基于Aczel-Alsina T-范数和T-余范的直觉犹豫模糊信息幂聚合算子及其在物流服务提供商选择中的应用

学术背景

在现代供应链管理中,物流服务商的选择是一个复杂且关键的问题。企业需要评估和选择能够高效管理和执行物流任务的第三方企业或组织。然而,现实中的决策过程往往涉及大量的不确定性和模糊性,传统的决策方法难以有效处理这些复杂信息。为了解决这一问题,模糊集理论(Fuzzy Set Theory, FST)及其扩展形式,如直觉模糊集(Intuitionistic Fuzzy Sets, IFS)和犹豫模糊集(Hesitant Fuzzy Sets, HFS),被广泛应用于多属性决策(Multi-Attribute Decision Making, MADM)问题中。

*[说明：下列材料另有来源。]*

**src/design/modular_exponentiation_core_defines.svh**
```systemverilog
// Assertion macros for the modular exponentiation core.
// Included by files that carry concurrent assertions; no other dependencies.
`ifndef MODULAR_EXPONENTIATION_CORE_DEFINES_SVH
`define MODULAR_EXPONENTIATION_CORE_DEFINES_SVH
`ifndef NO_ASSERTIONS
`define ME_ASSERT_IMPL(label, clk, rst_n, prop) \
    label: assert property (@(posedge clk) disable iff (!rst_n) prop) \
    else $error("assertion failed");
`define ME_ASSERT_ALWAYS(label, clk, prop) \
    label: assert property (@(posedge clk) prop) else $error("assertion failed");
`else
`define ME_ASSERT_IMPL(label, clk, rst_n, prop)
`define ME_ASSERT_ALWAYS(label, clk, prop)
`endif
`endif

```
**src/design/modexp_pkg.sv**
```systemverilog
// Shared types and constants for the modular exponentiation core.
// No dependencies.
package modexp_pkg;
    localparam int MOD_WIDTH_DEF = 31;
    localparam int IN_WIDTH      = 32;
    localparam longint unsigned MOD_RESET = 64'd2147483647;

    typedef enum logic [2:0] {
        ST_IDLE,
        ST_REDUCE,
        ST_MULT,
        ST_SQUARE,
        ST_DONE
    } t_state;
endpackage

```
**src/design/modexp_in_if.sv**
```systemverilog
// Input channel: base and exponent with a valid/ready handshake.
// Depends on modexp_pkg.
interface modexp_in_if;
    import modexp_pkg::*;
    logic                  valid;
    logic                  ready;
    logic [IN_WIDTH-1:0]   base_value;
    logic [IN_WIDTH-1:0]   exponent;
    modport source (output valid, base_value, exponent, input ready);
    modport sink   (input valid, base_value, exponent, output ready);
endinterface

```
**src/design/modexp_out_if.sv**
```systemverilog
// Output channel: power result with a valid/ready handshake.
// Parameterized by the modulus width.
interface modexp_out_if #(parameter int MOD_WIDTH = 31);
    logic                 valid;
    logic                 ready;
    logic [MOD_WIDTH-1:0] power_result;
    modport source (output valid, power_result, input ready);
    modport sink   (input valid, power_result, output ready);
endinterface

```
**src/design/modexp_cell.sv**
```systemverilog
// One bit cell of the serial modular multiplier: adds its partial residue
// bit and the gated addend bit, passing carries on. No dependencies.
module modexp_cell (
    input  logic i_r,
    input  logic i_a,
    input  logic i_add,
    input  logic i_cin,
    output logic o_sum,
    output logic o_cout
);
    logic w_b;
    assign w_b    = i_add & i_a;
    assign o_sum  = i_r ^ w_b ^ i_cin;
    assign o_cout = (i_r & w_b) | (i_r & i_cin) | (w_b & i_cin);
endmodule

```
**src/design/modexp_mulrow.sv**
```systemverilog
// Row of bit cells forming one shift-and-add step with reduction:
// r = 2r mod m, then r = r + a mod m when the multiplier bit is set.
// Depends on modexp_cell.
module modexp_mulrow #(
    parameter int MOD_WIDTH = 31
) (
    input  logic [MOD_WIDTH-1:0] i_r,
    input  logic [MOD_WIDTH-1:0] i_a,
    input  logic [MOD_WIDTH-1:0] i_m,
    input  logic                 i_bit,
    output logic [MOD_WIDTH-1:0] o_r
);
    logic [MOD_WIDTH:0]   w_dbl;
    logic [MOD_WIDTH:0]   w_dred;
    logic [MOD_WIDTH-1:0] w_d;
    logic [MOD_WIDTH:0]   w_carry;
    logic [MOD_WIDTH:0]   w_sum;
    logic [MOD_WIDTH:0]   w_sred;

    assign w_dbl  = {i_r, 1'b0};
    assign w_dred = w_dbl - {1'b0, i_m};
    assign w_d    = (w_dbl >= {1'b0, i_m}) ? w_dred[MOD_WIDTH-1:0] : w_dbl[MOD_WIDTH-1:0];

    assign w_carry[0] = 1'b0;
    for (genvar g = 0; g < MOD_WIDTH; g++) begin : g_cell
        modexp_cell u_cell (
            .i_r   (w_d[g]),
            .i_a   (i_a[g]),
            .i_add (i_bit),
            .i_cin (w_carry[g]),
            .o_sum (w_sum[g]),
            .o_cout(w_carry[g+1])
        );
    end
    assign w_sum[MOD_WIDTH] = w_carry[MOD_WIDTH];
    assign w_sred = w_sum - {1'b0, i_m};
    assign o_r    = (w_sum >= {1'b0, i_m}) ? w_sred[MOD_WIDTH-1:0] : w_sum[MOD_WIDTH-1:0];
endmodule

```
**src/design/modular_exponentiation_core.sv**
```systemverilog
// Modular exponentiation core: right-to-left square-and-multiply.
// Channels: in (base_value, exponent) and out (power_result), valid/ready.
// Config: i_cfg_we/i_cfg_wdata write the modulus (reset 2^31-1); modulus 0
// acts as 1. Write only while idle.
// One item at a time. The base is first reduced by a restoring pass over its
// 32 bits, one dividend bit per cycle. The multiply for the lowest set
// exponent bit just takes the reduced base, since the running result is
// still one. Each later exponent bit takes a square and, when set, a
// multiply, each over MOD_WIDTH multiplier bits through one shared
// shift-and-add row; the square state ends the item when no set bits are
// left. Exponent zero goes straight from the reduction to the result.
// The result sits in an output register until taken; a stalled receiver
// holds the block in its done state and no new item is accepted.
// Synchronous active-low reset returns to idle and restores the modulus.
// Depends on modexp_pkg, modexp_in_if, modexp_out_if, modexp_mulrow.
`include "modular_exponentiation_core_defines.svh"
module modular_exponentiation_core #(
    parameter int MOD_WIDTH = modexp_pkg::MOD_WIDTH_DEF
) (
    input  logic                 i_clk,
    input  logic                 i_rst_n,
    input  logic                 i_cfg_we,
    input  logic [MOD_WIDTH-1:0] i_cfg_wdata,
    modexp_in_if.sink            in_ch,
    modexp_out_if.source         out_ch
);
    import modexp_pkg::*;

    localparam int CW = $clog2(IN_WIDTH + MOD_WIDTH + 1);
    localparam int BW = $clog2(MOD_WIDTH);
    localparam logic [MOD_WIDTH-1:0] MOD_RST = MOD_WIDTH'(MOD_RESET);
    localparam logic [MOD_WIDTH-1:0] ONE = MOD_WIDTH'(1);

    t_state r_state, n_state;
    logic [MOD_WIDTH-1:0] r_mod;
    logic [MOD_WIDTH-1:0] r_base, n_base;
    logic [MOD_WIDTH-1:0] r_res, n_res;
    logic [MOD_WIDTH-1:0] r_acc, n_acc;
    logic [IN_WIDTH-1:0]  r_exp, n_exp;
    logic [IN_WIDTH-1:0]  r_div, n_div;
    logic [CW-1:0]        r_cnt, n_cnt;
    logic                 r_first, n_first;
    logic [MOD_WIDTH-1:0] w_m;
    logic [MOD_WIDTH-1:0] w_row;
    logic [MOD_WIDTH-1:0] w_mula;
    logic [MOD_WIDTH-1:0] w_mulb;
    logic [BW-1:0]        w_bidx;
    logic                 w_bit;
    logic [MOD_WIDTH:0]   w_rem;
    logic [MOD_WIDTH:0]   w_remsub;

    assign w_m = (r_mod == '0) ? ONE : r_mod;

    // shared multiplier row; in ST_MULT a = base, b = res; in ST_SQUARE both base
    assign w_mula = r_base;
    assign w_mulb = (r_state == ST_MULT) ? r_res : r_base;
    assign w_bidx = r_cnt[BW-1:0] - 1'b1;
    assign w_bit  = w_mulb[w_bidx];

    modexp_mulrow #(.MOD_WIDTH(MOD_WIDTH)) u_row (
        .i_r  (r_acc),
        .i_a  (w_mula),
        .i_m  (w_m),
        .i_bit(w_bit),
        .o_r  (w_row)
    );

    // restoring reduction of the base, one dividend bit per cycle
    assign w_rem    = {r_base, r_div[IN_WIDTH-1]};
    assign w_remsub = w_rem - {1'b0, w_m};

    always_ff @(posedge i_clk) begin
        if (!i_rst_n) begin
            r_mod <= MOD_RST;
        end else if (i_cfg_we) begin
            r_mod <= i_cfg_wdata;
        end
    end

    always_ff @(posedge i_clk) begin
        if (!i_rst_n) begin
            r_state <= ST_IDLE;
        end else begin
            r_state <= n_state;
        end
    end

    always_ff @(posedge i_clk) begin
        r_base  <= n_base;
        r_res   <= n_res;
        r_acc   <= n_acc;
        r_exp   <= n_exp;
        r_div   <= n_div;
        r_cnt   <= n_cnt;
        r_first <= n_first;
    end

    always_comb begin
        n_state = r_state;
        n_base  = r_base;
        n_res   = r_res;
        n_acc   = r_acc;
        n_exp   = r_exp;
        n_div   = r_div;
        n_cnt   = r_cnt;
        n_first = r_first;
        in_ch.ready  = 1'b0;
        out_ch.valid = 1'b0;
        case (r_state)
            ST_IDLE: begin
                in_ch.ready = 1'b1;
                if (in_ch.valid) begin
                    n_base  = '0;
                    n_div   = in_ch.base_value;
                    n_exp   = in_ch.exponent;
                    n_res   = ONE;
                    n_first = 1'b1;
                    n_cnt   = CW'(IN_WIDTH);
                    n_state = ST_REDUCE;
                end
            end
            ST_REDUCE: begin
                n_base = (w_rem >= {1'b0, w_m}) ? w_remsub[MOD_WIDTH-1:0]
                                                : w_rem[MOD_WIDTH-1:0];
                n_div  = r_div << 1;
                n_cnt  = r_cnt - 1'b1;
                if (r_cnt == CW'(1)) begin
                    n_acc = '0;
                    n_cnt = CW'(MOD_WIDTH);
                    if (r_exp == '0) begin
                        n_state = ST_DONE;
                    end else if (r_exp[0]) begin
                        n_state = ST_MULT;
                    end else begin
                        n_state = ST_SQUARE;
                    end
                end
            end
            ST_MULT: begin
                if (r_first) begin
                    // first multiply is by one: take the reduced base
                    n_res   = r_base;
                    n_first = 1'b0;
                    n_acc   = '0;
                    n_cnt   = CW'(MOD_WIDTH);
                    n_state = ST_SQUARE;
                end else begin
                    n_acc = w_row;
                    n_cnt = r_cnt - 1'b1;
                    if (r_cnt == CW'(1)) begin
                        n_res   = w_row;
                        n_acc   = '0;
                        n_cnt   = CW'(MOD_WIDTH);
                        n_state = ST_SQUARE;
                    end
                end
            end
            ST_SQUARE: begin
                if (r_exp[IN_WIDTH-1:1] == '0) begin
                    // no set bits left: squaring no longer matters
                    n_state = ST_DONE;
                end else begin
                    n_acc = w_row;
                    n_cnt = r_cnt - 1'b1;
                    if (r_cnt == CW'(1)) begin
                        n_base  = w_row;
                        n_acc   = '0;
                        n_cnt   = CW'(MOD_WIDTH);
                        n_exp   = r_exp >> 1;
                        n_state = r_exp[1] ? ST_MULT : ST_SQUARE;
                    end
                end
            end
            ST_DONE: begin
                out_ch.valid = 1'b1;
                if (out_ch.ready) begin
                    n_state = ST_IDLE;
                end
            end
            default: begin
                n_state = ST_IDLE;
            end
        endcase
    end

    assign out_ch.power_result = r_res;

    `ME_ASSERT_IMPL(a_one_side, i_clk, i_rst_n, !(in_ch.ready && out_ch.valid))
    `ME_ASSERT_IMPL(a_done_hold, i_clk, i_rst_n,
        (out_ch.valid && !out_ch.ready) |=> (out_ch.valid && $stable(r_res)))
    `ME_ASSERT_IMPL(a_res_range, i_clk, i_rst_n,
        (r_state == ST_SQUARE && !r_first) |-> (r_res < w_m))
    `ME_ASSERT_IMPL(a_cnt_range, i_clk, i_rst_n,
        (r_state == ST_MULT || r_state == ST_SQUARE) |-> (r_cnt <= CW'(MOD_WIDTH)))
endmodule

```
**src/flat_wrapper.sv**
```systemverilog
// flat-port wrapper written by rule: the top's interface ports become plain ports
module modular_exponentiation_core_flat import modexp_pkg::*;
#(
    parameter int MOD_WIDTH = modexp_pkg::MOD_WIDTH_DEF
)
  (i_clk, i_rst_n, i_cfg_we, i_cfg_wdata, in_ch_valid, in_ch_base_value, in_ch_exponent, in_ch_ready, out_ch_valid, out_ch_power_result, out_ch_ready);
  modexp_in_if in_ch_i ();
  modexp_out_if #(.MOD_WIDTH(MOD_WIDTH)) out_ch_i ();
  input  logic i_clk;
  input  logic i_rst_n;
  input  logic i_cfg_we;
  input  logic [MOD_WIDTH-1:0] i_cfg_wdata;
  input wire logic [$bits(in_ch_i.valid)-1:0] in_ch_valid;
  input wire logic [$bits(in_ch_i.base_value)-1:0] in_ch_base_value;
  input wire logic [$bits(in_ch_i.exponent)-1:0] in_ch_exponent;
  output wire logic [$bits(in_ch_i.ready)-1:0] in_ch_ready;
  output wire logic [$bits(out_ch_i.valid)-1:0] out_ch_valid;
  output wire logic [$bits(out_ch_i.power_result)-1:0] out_ch_power_result;
  input wire logic [$bits(out_ch_i.ready)-1:0] out_ch_ready;
  assign in_ch_i.valid = in_ch_valid;
  assign in_ch_i.base_value = in_ch_base_value;
  assign in_ch_i.exponent = in_ch_exponent;
  assign in_ch_ready = in_ch_i.ready;
  assign out_ch_valid = out_ch_i.valid;
  assign out_ch_power_result = out_ch_i.power_result;
  assign out_ch_i.ready = out_ch_ready;
  modular_exponentiation_core #(.MOD_WIDTH(MOD_WIDTH)) u_core (.i_clk(i_clk), .i_rst_n(i_rst_n), .i_cfg_we(i_cfg_we), .i_cfg_wdata(i_cfg_wdata), .in_ch(in_ch_i), .out_ch(out_ch_i));
endmodule
```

近年来,直觉犹豫模糊集(Intuitionistic Hesitant Fuzzy Sets, IHFS)作为一种新的模糊信息表示工具,逐渐受到学术界的关注。IHFS结合了犹豫模糊集和直觉模糊集的优点,能够更好地处理决策过程中的不确定性和模糊性。然而,现有的IHFS聚合算子在处理极端值和复杂决策问题时仍存在一定的局限性。为此,Peng Wang等学者提出了一种基于Aczel-Alsina范数的幂聚合算子,旨在解决这些局限性,并应用于物流服务商选择问题。

论文来源

该论文由Peng Wang、Baoying Zhu、Keyan Yan、Ziyu Zhang、Zeeshan Ali和Dragan Pamucar共同撰写,分别来自中国和塞尔维亚的多所高校和研究机构。论文于2025年2月12日被接受,并发表在《Artificial Intelligence Review》期刊上,文章编号为58:204,DOI为10.1007/s10462-025-11155-4。

研究流程

1. 研究背景与问题分析

论文首先分析了物流服务商选择的复杂性和现有模型的局限性。传统的决策方法在处理模糊信息时存在不足,尤其是在面对极端值和复杂的决策环境时。为此,作者提出了基于Aczel-Alsina范数的幂聚合算子,旨在更好地处理直觉犹豫模糊信息,并应用于物流服务商选择问题。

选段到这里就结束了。